Evaluasi Penurunan Stunting, 80 Persen Kabupaten/Kota di 12 Provinsi Hadapi Masalah

JAKARTA, SIMBUR – Meski secara bertahap berhasil menurunkan prevalensi stunting, nyatanya pada pelaksanaan di lapangan, masih banyak daerah menghadapi masalah di lapangan.
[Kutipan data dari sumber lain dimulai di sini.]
`config.mk`:
```
export PLATFORM = sky130hd
export DESIGN_NAME = gwm_top
export DESIGN_NICKNAME = d
export VERILOG_FILES = /design/src/design/gwm_pkg.sv /design/src/design/gwm_top.sv /design/src/design/gwm_filter.sv
export VERILOG_INCLUDE_DIRS = /design/src /design/src/design
export SDC_FILE = /design/constraint.sdc
export NUM_CORES = 1
export LEC_CHECK = 0
export BUFFER_PORTS_ARGS = -buffer_cell sky130_fd_sc_hd__buf_2
export CAP_MARGIN = 5
export CORE_UTILIZATION = 49
export DETAILED_ROUTE_END_ITERATION = 16
export GPL_TIMING_DRIVEN = 0
export PLACE_DENSITY_LB_ADDON = 0.15
export SYNTH_ARGS = -nofsm -noshare
export SYNTH_HDL_FRONTEND = slang
export SYNTH_SLANG_ARGS = --single-unit
```
`constraint.sdc`:
```
create_clock -name clk_in -period 2.36 [get_ports clk_in]
set_clock_uncertainty 0.15 [all_clocks]
set_input_delay 0.354 -clock clk_in [delete_from_list [all_inputs] [get_ports clk_in]]
set_output_delay 0.354 -clock clk_in [all_outputs]
set_load 0.03 [all_outputs]
```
Hal itu diungkap Direktur Jenderal Bina Pembangunan Daerah Restuardy Daud saat membuka Focus Group Discussion (FGD) Penguatan Sistem Monitoring dan Evaluasi Perencanaan dan Penganggaran Dalam Mendukung Program Percepatan Penurunan Stunting di Daerah.

“Hasil Rapat Pengarahan Pelaksana Tim Percepatan Penurunan Stunting oleh Setwapres pada bulan Mei 2023 menunjukkan bahwa 80 persen kabupaten/kota di 12 provinsi prioritas menghadapi masalah seperti komitmen, koordinasi, perencanaan, penganggaran, regulasi, pemantauan dan evaluasi, data, dan sumber daya manusia,” ungkapnya di Holiday Inn Bandung, beberapa waktu lalu.
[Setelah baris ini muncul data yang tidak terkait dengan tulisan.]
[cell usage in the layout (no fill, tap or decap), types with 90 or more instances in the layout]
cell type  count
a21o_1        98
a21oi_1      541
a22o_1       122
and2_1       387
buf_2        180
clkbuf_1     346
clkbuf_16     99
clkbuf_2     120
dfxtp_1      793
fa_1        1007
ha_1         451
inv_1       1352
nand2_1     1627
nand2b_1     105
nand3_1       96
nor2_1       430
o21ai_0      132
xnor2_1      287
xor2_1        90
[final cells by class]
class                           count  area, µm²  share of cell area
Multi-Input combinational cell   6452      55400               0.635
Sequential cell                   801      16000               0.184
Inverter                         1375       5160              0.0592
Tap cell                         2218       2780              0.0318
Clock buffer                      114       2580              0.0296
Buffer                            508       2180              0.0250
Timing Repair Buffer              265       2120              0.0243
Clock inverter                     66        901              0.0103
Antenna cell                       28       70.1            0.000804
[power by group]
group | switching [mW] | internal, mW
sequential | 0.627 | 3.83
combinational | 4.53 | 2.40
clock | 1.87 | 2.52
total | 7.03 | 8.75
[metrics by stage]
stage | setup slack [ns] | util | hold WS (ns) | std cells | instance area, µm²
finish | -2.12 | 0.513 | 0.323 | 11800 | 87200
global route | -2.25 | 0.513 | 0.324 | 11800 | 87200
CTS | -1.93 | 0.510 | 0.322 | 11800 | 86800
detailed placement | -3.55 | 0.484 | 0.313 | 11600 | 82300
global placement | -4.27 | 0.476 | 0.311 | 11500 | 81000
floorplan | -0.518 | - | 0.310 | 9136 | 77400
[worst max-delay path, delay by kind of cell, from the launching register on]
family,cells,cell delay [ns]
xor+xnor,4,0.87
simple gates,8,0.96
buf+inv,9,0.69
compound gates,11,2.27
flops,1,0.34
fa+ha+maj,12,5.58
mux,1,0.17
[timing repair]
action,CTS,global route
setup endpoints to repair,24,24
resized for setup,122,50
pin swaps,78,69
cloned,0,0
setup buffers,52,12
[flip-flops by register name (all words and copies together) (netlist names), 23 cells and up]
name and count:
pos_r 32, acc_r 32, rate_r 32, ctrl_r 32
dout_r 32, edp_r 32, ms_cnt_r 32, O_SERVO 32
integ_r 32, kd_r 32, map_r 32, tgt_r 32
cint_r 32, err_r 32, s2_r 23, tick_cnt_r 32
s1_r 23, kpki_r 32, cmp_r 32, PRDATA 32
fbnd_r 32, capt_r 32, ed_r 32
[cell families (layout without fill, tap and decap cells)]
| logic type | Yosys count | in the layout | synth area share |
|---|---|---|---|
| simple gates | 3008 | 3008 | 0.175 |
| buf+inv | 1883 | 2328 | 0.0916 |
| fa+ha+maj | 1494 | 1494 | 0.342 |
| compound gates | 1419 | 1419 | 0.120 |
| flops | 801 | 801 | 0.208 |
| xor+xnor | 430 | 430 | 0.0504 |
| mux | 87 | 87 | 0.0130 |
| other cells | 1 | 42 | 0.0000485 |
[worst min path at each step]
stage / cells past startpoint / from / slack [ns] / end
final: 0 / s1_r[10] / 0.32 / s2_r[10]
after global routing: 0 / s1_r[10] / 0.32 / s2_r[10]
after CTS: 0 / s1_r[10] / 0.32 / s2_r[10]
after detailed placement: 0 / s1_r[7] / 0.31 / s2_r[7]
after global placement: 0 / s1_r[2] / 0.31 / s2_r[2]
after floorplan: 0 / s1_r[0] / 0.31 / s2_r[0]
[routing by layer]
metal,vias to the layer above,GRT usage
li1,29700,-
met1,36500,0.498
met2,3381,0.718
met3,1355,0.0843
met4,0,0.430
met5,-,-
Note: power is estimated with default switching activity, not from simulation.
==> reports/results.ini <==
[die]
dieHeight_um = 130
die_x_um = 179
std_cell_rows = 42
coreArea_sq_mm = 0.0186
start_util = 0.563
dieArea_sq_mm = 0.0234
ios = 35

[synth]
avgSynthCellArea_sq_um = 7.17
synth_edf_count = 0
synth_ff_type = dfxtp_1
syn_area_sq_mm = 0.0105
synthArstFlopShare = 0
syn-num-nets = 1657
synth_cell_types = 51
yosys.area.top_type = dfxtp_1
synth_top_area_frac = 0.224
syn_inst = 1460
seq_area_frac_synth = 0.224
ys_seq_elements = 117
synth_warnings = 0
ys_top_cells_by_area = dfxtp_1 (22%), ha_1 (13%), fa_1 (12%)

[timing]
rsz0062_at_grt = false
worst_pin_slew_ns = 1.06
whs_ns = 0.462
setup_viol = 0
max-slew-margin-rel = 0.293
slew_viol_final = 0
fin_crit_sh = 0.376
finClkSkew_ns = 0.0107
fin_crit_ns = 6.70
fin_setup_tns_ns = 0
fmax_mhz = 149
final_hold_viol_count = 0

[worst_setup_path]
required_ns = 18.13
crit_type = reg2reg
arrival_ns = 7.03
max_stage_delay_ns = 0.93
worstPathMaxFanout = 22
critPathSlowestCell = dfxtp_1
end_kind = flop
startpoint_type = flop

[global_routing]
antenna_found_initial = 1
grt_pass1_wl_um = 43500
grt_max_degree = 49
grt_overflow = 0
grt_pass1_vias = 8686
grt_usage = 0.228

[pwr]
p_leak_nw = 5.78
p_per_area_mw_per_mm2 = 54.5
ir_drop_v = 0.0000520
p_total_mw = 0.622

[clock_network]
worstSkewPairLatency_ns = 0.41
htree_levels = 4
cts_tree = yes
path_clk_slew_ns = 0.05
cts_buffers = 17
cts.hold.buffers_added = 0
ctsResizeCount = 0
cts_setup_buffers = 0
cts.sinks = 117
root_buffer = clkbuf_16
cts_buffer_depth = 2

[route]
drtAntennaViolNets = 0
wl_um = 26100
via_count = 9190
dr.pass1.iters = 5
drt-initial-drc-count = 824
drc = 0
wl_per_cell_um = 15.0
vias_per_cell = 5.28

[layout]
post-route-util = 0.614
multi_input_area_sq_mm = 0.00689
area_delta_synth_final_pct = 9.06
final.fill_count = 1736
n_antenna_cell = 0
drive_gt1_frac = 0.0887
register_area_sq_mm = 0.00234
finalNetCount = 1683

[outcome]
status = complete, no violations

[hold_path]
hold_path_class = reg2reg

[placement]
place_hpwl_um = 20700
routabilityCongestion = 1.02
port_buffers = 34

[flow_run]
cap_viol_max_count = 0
$ cat src/hw/tcie_consts.svh
`ifndef TCIE_CONSTS_SVH
`define TCIE_CONSTS_SVH

// register byte offsets
`define TCIE_OFF_CONTROL 12'h000
`define TCIE_OFF_IRQ_EN 12'h00c
`define TCIE_OFF_STATUS 12'h010
`define TCIE_OFF_EVENT 12'h014
`define TCIE_OFF_PRESCALER 12'h028
`define TCIE_OFF_RELOAD 12'h02c
`define TCIE_OFF_COUNT 12'h024
`define TCIE_OFF_COMPARE1 12'h034

// control field positions
`define TCIE_CTL_RUN_BIT 0
`define TCIE_CTL_NOUPD_BIT 1
`define TCIE_CTL_USRC_BIT 2
`define TCIE_CTL_RBUF_BIT 7
`define TCIE_CTL_DIV_LO 8
`define TCIE_CTL_DIV_HI 9
`define TCIE_CTL_MASK 16'h0387

// interrupt enable / status / event positions
`define TCIE_UPD_BIT 0
`define TCIE_CH1_BIT 1
`define TCIE_IRQ_MASK 16'h0003

// reset values
`define TCIE_RST_CONTROL 16'h0000
`define TCIE_RST_IRQ_EN 16'h0000
`define TCIE_RST_VALUE16 16'h0000

// filter divide encodings
`define TCIE_DIV1 2'h0
`define TCIE_DIV2 2'h1
`define TCIE_DIV4 2'h2

`endif

$ cat src/hw/tcie_pkg.sv
package tcie_pkg;

    typedef struct packed {
        logic [1:0] filter_clock_divide;
        logic reload_buffer_enable;
        logic update_source_select;
        logic update_disable;
        logic counter_enable;
    } tcie_ctl_t;

    typedef struct packed {
        logic channel1_irq_enable;
        logic update_irq_enable;
    } tcie_ien_t;

    typedef struct packed {
        logic sel;
        logic write;
        logic [11:0] addr;
        logic [2:0] size;
    } tcie_aphase_t;

    typedef enum logic [1:0] {
        TCIE_BUS_IDLE = 2'b01,
        TCIE_BUS_DATA = 2'b10
    } tcie_bus_state_t;

    typedef struct packed {
        logic update_event;
        logic soft_restart;
        logic sample_tick;
    } tcie_evt_t;

endpackage

$ cat src/hw/tcie_sample_div.sv
`timescale 1ns/100ps
`include "tcie_consts.svh"

// filter sampling tick generator: one tick every 1, 2 or 4 timer clocks
module tcie_sample_div
    import tcie_pkg::*;
(
    input wire logic core_clk,
    input wire logic rst_b,
    input wire logic clk_en,
    input wire logic [1:0] filter_clock_divide,
    output logic sample_tick
);

    typedef struct packed {
        logic [1:0] cnt;
        logic tick;
    } tcie_div_state_t;

    tcie_div_state_t st;
    tcie_div_state_t next_st;

    function automatic logic [1:0] div_last(input logic [1:0] sel);
        unique case (sel)
            `TCIE_DIV2: div_last = 2'h1;
            `TCIE_DIV4: div_last = 2'h3;
            default: div_last = 2'h0;
        endcase
    endfunction

    always_comb begin
        next_st = st;
        if (st.cnt >= div_last(filter_clock_divide)) begin
            next_st.cnt = 2'h0;
            next_st.tick = 1'b1;
        end else begin
            next_st.cnt = st.cnt + 2'h1;
            next_st.tick = 1'b0;
        end
    end

    always_ff @(posedge core_clk or negedge rst_b) begin
        if (!rst_b) begin
            st <= '0;
        end else if (clk_en) begin
            st <= next_st;
        end
    end

    assign sample_tick = st.tick;

    div4_period_a: assert property (@(posedge core_clk) disable iff (!rst_b)
        (clk_en && filter_clock_divide == `TCIE_DIV4 && $stable(filter_clock_divide)
         && sample_tick) ##1 (clk_en && $stable(filter_clock_divide))
         ##1 (clk_en && $stable(filter_clock_divide)) |-> !sample_tick)
        else $error("tick too soon for divide by four");

endmodule

$ cat src/hw/tcie_time_base.sv
`timescale 1ns/100ps
`include "tcie_consts.svh"

// prescaler and counter with buffered reload, prescaler and compare
module tcie_time_base
    import tcie_pkg::*;
#(
    parameter int WIDTH = 16
)
(
    input wire logic core_clk,
    input wire logic rst_b,
    input wire logic clk_en,
    input wire logic counter_enable,
    input wire logic reload_buffer_enable,
    input wire logic update_event,
    input wire logic soft_restart,
    input wire logic [WIDTH-1:0] reload_pre,
    input wire logic [WIDTH-1:0] prescale_pre,
    input wire logic [WIDTH-1:0] compare_pre,
    output logic overflow,
    output logic compare_hit,
    output logic [WIDTH-1:0] count
);

    typedef struct packed {
        logic [WIDTH-1:0] pre_cnt;
        logic [WIDTH-1:0] cnt;
        logic [WIDTH-1:0] reload_act;
        logic [WIDTH-1:0] pre_act;
        logic [WIDTH-1:0] cmp_act;
    } tcie_tb_state_t;

    tcie_tb_state_t st;
    tcie_tb_state_t next_st;
    logic [WIDTH-1:0] reload_eff;
    logic tick;

    always_comb begin
        next_st = st;
        reload_eff = reload_buffer_enable ? st.reload_act : reload_pre;
        tick = counter_enable && (st.pre_cnt >= st.pre_act);
        overflow = tick && (st.cnt >= reload_eff);
        compare_hit = tick && (st.cnt == st.cmp_act);
        if (counter_enable) begin
            next_st.pre_cnt = tick ? '0 : st.pre_cnt + 1'b1;
            if (tick) begin
                next_st.cnt = overflow ? '0 : st.cnt + 1'b1;
            end
        end
        if (soft_restart) begin
            next_st.pre_cnt = '0;
            next_st.cnt = '0;
        end
        if (update_event) begin
            next_st.reload_act = reload_pre;
            next_st.pre_act = prescale_pre;
            next_st.cmp_act = compare_pre;
        end
    end

    always_ff @(posedge core_clk or negedge rst_b) begin
        if (!rst_b) begin
            st <= '0;
        end else if (clk_en) begin
            st <= next_st;
        end
    end

    assign count = st.cnt;

    shadow_hold_a: assert property (@(posedge core_clk) disable iff (!rst_b)
        !update_event |=> $stable(st.pre_act) && $stable(st.cmp_act)
        && $stable(st.reload_act))
        else $error("active copy changed without update");

    stopped_hold_a: assert property (@(posedge core_clk) disable iff (!rst_b)
        clk_en && !counter_enable && !soft_restart |=> $stable(count))
        else $error("counter moved while disabled");

endmodule
[src/dlos_pkg.sv]
// Package with register map, field layout and mode codes of the loop status bank
package dlos_pkg;
    // Register map
    localparam logic [7:0] DLOS_ADDR_STATUS = 8'h09;
    localparam logic [7:0] DLOS_ADDR_INT_STATUS = 8'h20;
    localparam logic [7:0] DLOS_ADDR_INT_ENABLE = 8'h21;
    localparam logic [7:0] DLOS_ADDR_INT_CLEAR = 8'h22;
    localparam logic [7:0] DLOS_ADDR_LIMITS = 8'h23;
    localparam logic [7:0] DLOS_ADDR_LIMIT_LO = 8'h24;
    localparam logic [7:0] DLOS_ADDR_LIMIT_HI = 8'h25;
    // Status field positions
    localparam int DLOS_BIT_AUX_LOCK = 6;
    localparam int DLOS_BIT_MAIN_ALARM = 5;
    localparam int DLOS_BIT_AUX_ALARM = 4;
    localparam int DLOS_MODE_MSB = 2;
    // Event bit positions in interrupt registers
    localparam int DLOS_EV_MODE = 0;
    localparam int DLOS_EV_MAIN_ALARM = 1;
    localparam int DLOS_EV_AUX_ALARM = 2;
    localparam int DLOS_EV_AUX_LOCK = 3;
    localparam int DLOS_EV_W = 4;
    // Reset values
    localparam logic [3:0] DLOS_RST_INT_ENABLE = 4'h0;
    localparam logic [15:0] DLOS_RST_OFFSET = 16'h0000;
    localparam logic [15:0] DLOS_RST_HARD_LIMIT = 16'hFFFF;
    localparam logic [15:0] DLOS_RST_SOFT_LIMIT = 16'hFFFF;
    // Main loop mode codes
    typedef enum logic [2:0] {
        DLOS_MODE_FREE_RUN = 3'h1,
        DLOS_MODE_HOLDOVER = 3'h2,
        DLOS_MODE_LOCKED = 3'h4,
        DLOS_MODE_PRELOCK2 = 3'h5,
        DLOS_MODE_PRELOCK = 3'h6,
        DLOS_MODE_PHASE_LOST = 3'h7
    } dlos_mode_t;
endpackage : dlos_pkg

[src/dlos_status.sv]
// Loop operating status register bank with interrupt logic
//
// Contract
// RQ1: Status register at 0x09 is read-only; writes there change nothing.
// RQ2: Each loop follows its offset up to the hard limit, then clamps.
// RQ3: Each loop flags alarm while its offset exceeds the soft limit.
// RQ4: Bit 5 shows the main loop soft frequency alarm.
// RQ5: Bit 4 shows the auxiliary loop soft frequency alarm.
// RQ6: Bits 2:0 show main loop mode; 000 and 011 unused.
// RQ7: Bit 6 shows whether the auxiliary loop is phase locked.
// RQ8: Bits 7 and 3 read zero; fields are live, not latched.
//
// Own map beside the status word: 0x20 event status, 0x21 event enable,
// 0x22 event clear (write ones), 0x23 limit select in bits 7:6, then
// 0x24 and 0x25 for the low and high byte of the selected limit.
// Limits reset fully open, so no clamp or alarm acts until programmed.
`timescale 1ns/1ps
module dlos_status
    import dlos_pkg::*;
#(
    parameter int OFS_W = 16
) (
    // Clock and reset
    input wire logic mclk_in,
    input wire logic rstn_in,
    // Register port
    input wire logic [7:0] reg_addr_in,
    input wire logic [7:0] reg_wdata_in,
    input wire logic reg_wr_in,
    input wire logic reg_rd_in,
    output logic [7:0] reg_rdata_out,
    // Loop sources
    input wire logic [2:0] main_loop_mode_code_in,
    input wire logic aux_loop_locked_in,
    input wire logic [OFS_W-1:0] main_offset_in,
    input wire logic [OFS_W-1:0] aux_offset_in,
    // Clamped loop offsets
    output logic [OFS_W-1:0] main_clamped_out,
    output logic [OFS_W-1:0] aux_clamped_out,
    // Interrupt
    output logic irq_out
);
    import dlos_pkg::*;

    typedef struct packed {
        // Synchroniser stages and the filtered, reported values
        logic [2:0] mode_s1;
        logic [2:0] mode_s2;
        logic [2:0] mode_s3;
        logic [2:0] mode;
        logic lock_s1;
        logic lock;
        // Event state and interrupt registers
        logic [2:0] mode_prev;
        logic lock_prev;
        logic [DLOS_EV_W-1:0] int_status;
        logic [DLOS_EV_W-1:0] int_enable;
        // Programmed limits and the byte selector
        logic [OFS_W-1:0] main_hard;
        logic [OFS_W-1:0] main_soft;
        logic [OFS_W-1:0] aux_hard;
        logic [OFS_W-1:0] aux_soft;
        logic [1:0] lim_sel;
        // Read data and alarm copies for change detection
        logic [7:0] rdata;
        logic main_alarm_q;
        logic aux_alarm_q;
    } dlos_state_t;

    dlos_state_t state;
    dlos_state_t next_state;
    logic main_alarm;
    logic aux_alarm;
    logic [7:0] status_word;
    logic [DLOS_EV_W-1:0] events;

    // Limit registers are written a byte at a time through a selector
    function automatic logic [OFS_W-1:0] dlos_set_byte(input logic [OFS_W-1:0] cur,
                                                      input logic hi,
                                                      input logic [7:0] b);
        logic [OFS_W-1:0] r;
        r = cur;
        if (hi) begin
            r[OFS_W-1:8] = b[OFS_W-9:0];
        end else begin
            r[7:0] = b;
        end
        return r;
    endfunction : dlos_set_byte

    // Write strobe aimed at one address
    function automatic logic dlos_wr_hit(input logic wr,
                                         input logic [7:0] addr,
                                         input logic [7:0] target);
        return wr && (addr == target);
    endfunction : dlos_wr_hit

    // Both loops share one comparator design
    // Its flops put clamp and alarm one cycle behind the offset
    dlos_limit #(.W(OFS_W)) u_main_lim (
        .mclk_in(mclk_in),
        .rstn_in(rstn_in),
        .offset_in(main_offset_in),
        .hard_limit_in(state.main_hard),
        .soft_limit_in(state.main_soft),
        .clamped_out(main_clamped_out),
        .alarm_out(main_alarm)
    );

    dlos_limit #(.W(OFS_W)) u_aux_lim (
        .mclk_in(mclk_in),
        .rstn_in(rstn_in),
        .offset_in(aux_offset_in),
        .hard_limit_in(state.aux_hard),
        .soft_limit_in(state.aux_soft),
        .clamped_out(aux_clamped_out),
        .alarm_out(aux_alarm)
    );

    // Live status word, unused bits forced low
    // Built from flops at each read, so nothing here holds a past state
    always_comb begin
        status_word = 8'h00; // [RQ8]
        status_word[DLOS_BIT_AUX_LOCK] = state.lock; // [RQ7]
        status_word[DLOS_BIT_MAIN_ALARM] = main_alarm; // [RQ4]
        status_word[DLOS_BIT_AUX_ALARM] = aux_alarm; // [RQ5]
        status_word[DLOS_MODE_MSB:0] = state.mode; // [RQ6]
    end

    // Change events feeding the sticky status; each compares a flop with its
    // one-cycle-old copy, so no path runs back through the next-state logic
    always_comb begin
        events = '0;
        events[DLOS_EV_MODE] = (state.mode != state.mode_prev);
        events[DLOS_EV_MAIN_ALARM] = (main_alarm != state.main_alarm_q);
        events[DLOS_EV_AUX_ALARM] = (aux_alarm != state.aux_alarm_q);
        events[DLOS_EV_AUX_LOCK] = (state.lock != state.lock_prev);
    end

    // Register decode and next state
    always_comb begin
        next_state = state;
        // Mode and lock come from another clock region, so two stages each
        next_state.mode_s1 = main_loop_mode_code_in;
        next_state.mode_s2 = state.mode_s1;
        next_state.lock_s1 = aux_loop_locked_in;
        next_state.lock = state.lock_s1;
        // A code in flight may land bit by bit; report it only after two
        // equal samples, at the price of two more cycles of latency than the lock bit
        next_state.mode_s3 = state.mode_s2;
        if (state.mode_s2 == state.mode_s3) begin
            next_state.mode = state.mode_s2; // [RQ6]
        end
        // One-cycle-old copies for the change events
        next_state.mode_prev = state.mode;
        next_state.lock_prev = state.lock;
        next_state.main_alarm_q = main_alarm;
        next_state.aux_alarm_q = aux_alarm;
        // Read data stand one cycle only
        next_state.rdata = 8'h00;
        // Clear first so a same-cycle event wins
        if (dlos_wr_hit(reg_wr_in, reg_addr_in, DLOS_ADDR_INT_CLEAR)) begin
            next_state.int_status = state.int_status & ~reg_wdata_in[DLOS_EV_W-1:0];
        end
        next_state.int_status = next_state.int_status | events;
        // Status address decodes no write at all
        if (reg_wr_in) begin // [RQ1]
            case (reg_addr_in)
                DLOS_ADDR_INT_ENABLE: next_state.int_enable = reg_wdata_in[DLOS_EV_W-1:0];
                DLOS_ADDR_LIMITS: begin
                    // Bits 7:6 pick the limit that the byte writes reach
                    next_state.lim_sel = reg_wdata_in[7:6];
                end
                // Each byte acts at once, so a limit passes a mixed value
                DLOS_ADDR_LIMIT_LO: begin
                    case (state.lim_sel)
                        2'h0: next_state.main_hard = dlos_set_byte(state.main_hard, 1'b0, reg_wdata_in);
                        2'h1: next_state.main_soft = dlos_set_byte(state.main_soft, 1'b0, reg_wdata_in);
                        2'h2: next_state.aux_hard = dlos_set_byte(state.aux_hard, 1'b0, reg_wdata_in);
                        default: next_state.aux_soft = dlos_set_byte(state.aux_soft, 1'b0, reg_wdata_in);
                    endcase
                end
                // High byte of the selected limit
                DLOS_ADDR_LIMIT_HI: begin
                    case (state.lim_sel)
                        2'h0: next_state.main_hard = dlos_set_byte(state.main_hard, 1'b1, reg_wdata_in);
                        2'h1: next_state.main_soft = dlos_set_byte(state.main_soft, 1'b1, reg_wdata_in);
                        2'h2: next_state.aux_hard = dlos_set_byte(state.aux_hard, 1'b1, reg_wdata_in);
                        default: next_state.aux_soft = dlos_set_byte(state.aux_soft, 1'b1, reg_wdata_in);
                    endcase
                end
                default: ;
            endcase
        end
        // Reads have no side effects; sticky bits go only by the clear register
        if (reg_rd_in) begin
            case (reg_addr_in)
                DLOS_ADDR_STATUS: next_state.rdata = status_word;
                DLOS_ADDR_INT_STATUS: next_state.rdata = {4'h0, state.int_status};
                DLOS_ADDR_INT_ENABLE: next_state.rdata = {4'h0, state.int_enable};
                DLOS_ADDR_LIMITS: next_state.rdata = {state.lim_sel, 6'h00};
                default: next_state.rdata = 8'h00;
            endcase
        end
    end

    // Single state register
    // Reset branch holds constants only: limits open, enables off
    always_ff @(posedge mclk_in or negedge rstn_in) begin
        if (!rstn_in) begin
            state <= '0;
            state.int_enable <= DLOS_RST_INT_ENABLE;
            state.main_hard <= DLOS_RST_HARD_LIMIT;
            state.main_soft <= DLOS_RST_SOFT_LIMIT;
            state.aux_hard <= DLOS_RST_HARD_LIMIT;
            state.aux_soft <= DLOS_RST_SOFT_LIMIT;
        end else begin
            state <= next_state;
        end
    end

    assign reg_rdata_out = state.rdata;
    // Interrupt level from flops only, so the decode cannot glitch it
    assign irq_out = |(state.int_status & state.int_enable);
endmodule : dlos_status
Dalam rilis yang diterima redaksi, Rabu (13/12), acara kerja sama Kementerian Dalam Negeri dengan United States Agency for International Development (USAID) ini bertujuan untuk menjaring masukan pemangku kepentingan terkait guna mendukung penyempurnaan sistem monitoring dan evaluasi perencanaan dan penganggaran percepatan penurunan stunting secara terintegrasi agar dapat digunakan di tingkat pusat, provinsi, kabupaten/kota hingga desa.
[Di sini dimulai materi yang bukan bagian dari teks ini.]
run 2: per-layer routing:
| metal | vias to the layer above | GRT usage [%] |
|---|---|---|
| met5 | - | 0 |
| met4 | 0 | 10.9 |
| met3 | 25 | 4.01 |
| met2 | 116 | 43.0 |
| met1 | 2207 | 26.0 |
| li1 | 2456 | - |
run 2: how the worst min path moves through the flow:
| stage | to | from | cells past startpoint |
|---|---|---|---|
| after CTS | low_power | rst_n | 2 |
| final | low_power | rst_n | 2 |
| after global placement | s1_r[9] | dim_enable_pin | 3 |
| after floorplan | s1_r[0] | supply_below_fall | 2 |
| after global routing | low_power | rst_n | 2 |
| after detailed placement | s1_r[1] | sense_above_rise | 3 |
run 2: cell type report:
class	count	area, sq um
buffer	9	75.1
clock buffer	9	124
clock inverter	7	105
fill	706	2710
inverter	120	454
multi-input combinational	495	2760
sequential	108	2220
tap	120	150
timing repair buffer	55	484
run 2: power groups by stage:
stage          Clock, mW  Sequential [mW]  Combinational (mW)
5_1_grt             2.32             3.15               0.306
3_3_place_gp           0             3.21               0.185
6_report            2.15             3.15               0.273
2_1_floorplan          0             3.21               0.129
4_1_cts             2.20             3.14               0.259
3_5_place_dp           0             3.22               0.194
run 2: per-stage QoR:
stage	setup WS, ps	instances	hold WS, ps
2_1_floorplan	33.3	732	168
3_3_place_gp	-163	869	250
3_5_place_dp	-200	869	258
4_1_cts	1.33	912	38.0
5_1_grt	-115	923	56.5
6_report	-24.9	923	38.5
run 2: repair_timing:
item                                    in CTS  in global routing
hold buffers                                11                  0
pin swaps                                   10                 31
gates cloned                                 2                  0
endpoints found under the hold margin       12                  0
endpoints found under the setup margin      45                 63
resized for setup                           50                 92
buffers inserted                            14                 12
Restuardy Daud mengingatkan bahwa dalam rangka mencapai target penurunan prevalensi stunting 14% pada tahun 2024 dan keberlanjutannya di era pemerintahan baru diperlukan penyempurnaan sistem monitoring dan evaluasi terhadap keseluruhan indikator daerah (esensial, suply, dan provinsi) yang terintegrasi sesuai lampiran Peraturan Presiden Nomor 72 Tahun 2021 tentang Percepatan Penurunan Stunting. Lebih lanjut, mengejar target prevalensi 14 persen di tahun 2024, penurunan dari tahun 2023 ke tahun 2024 masih membutuhkan 3,5 persen poin.

Sementara peran Pemerintah dan daerah sesuai dengan Peraturan Presiden Nomor 72 Tahun 2021 diarahkan pada penguatan perencanaan dan anggaran, peningkatan kualitas pelaksanaan, peningkatan kualitas pemantauan, evaluasi dan pelaporan, dan peningkatan kapasitas sumberdaya manusia. Berdasarkan hal tersebut, Restuardy Daud menekankan bahwa pelaksanaan monitoring dan evaluasi khususnya pada aspek perencanaan dan penganggaran masih menjadi isu yang tidak dapat diabaikan begitu saja.

Secara khusus, beberapa permasalahan dalam pelaksanaan monitoring dan evaluasi percepatan penurunan stunting, diantaranya belum ada sistem pemantauan dan evaluasi yang dibangun untuk memantau keefektifan program kegiatan dan keterkaitan lintas sektor dalam percepatan penurunan stunting.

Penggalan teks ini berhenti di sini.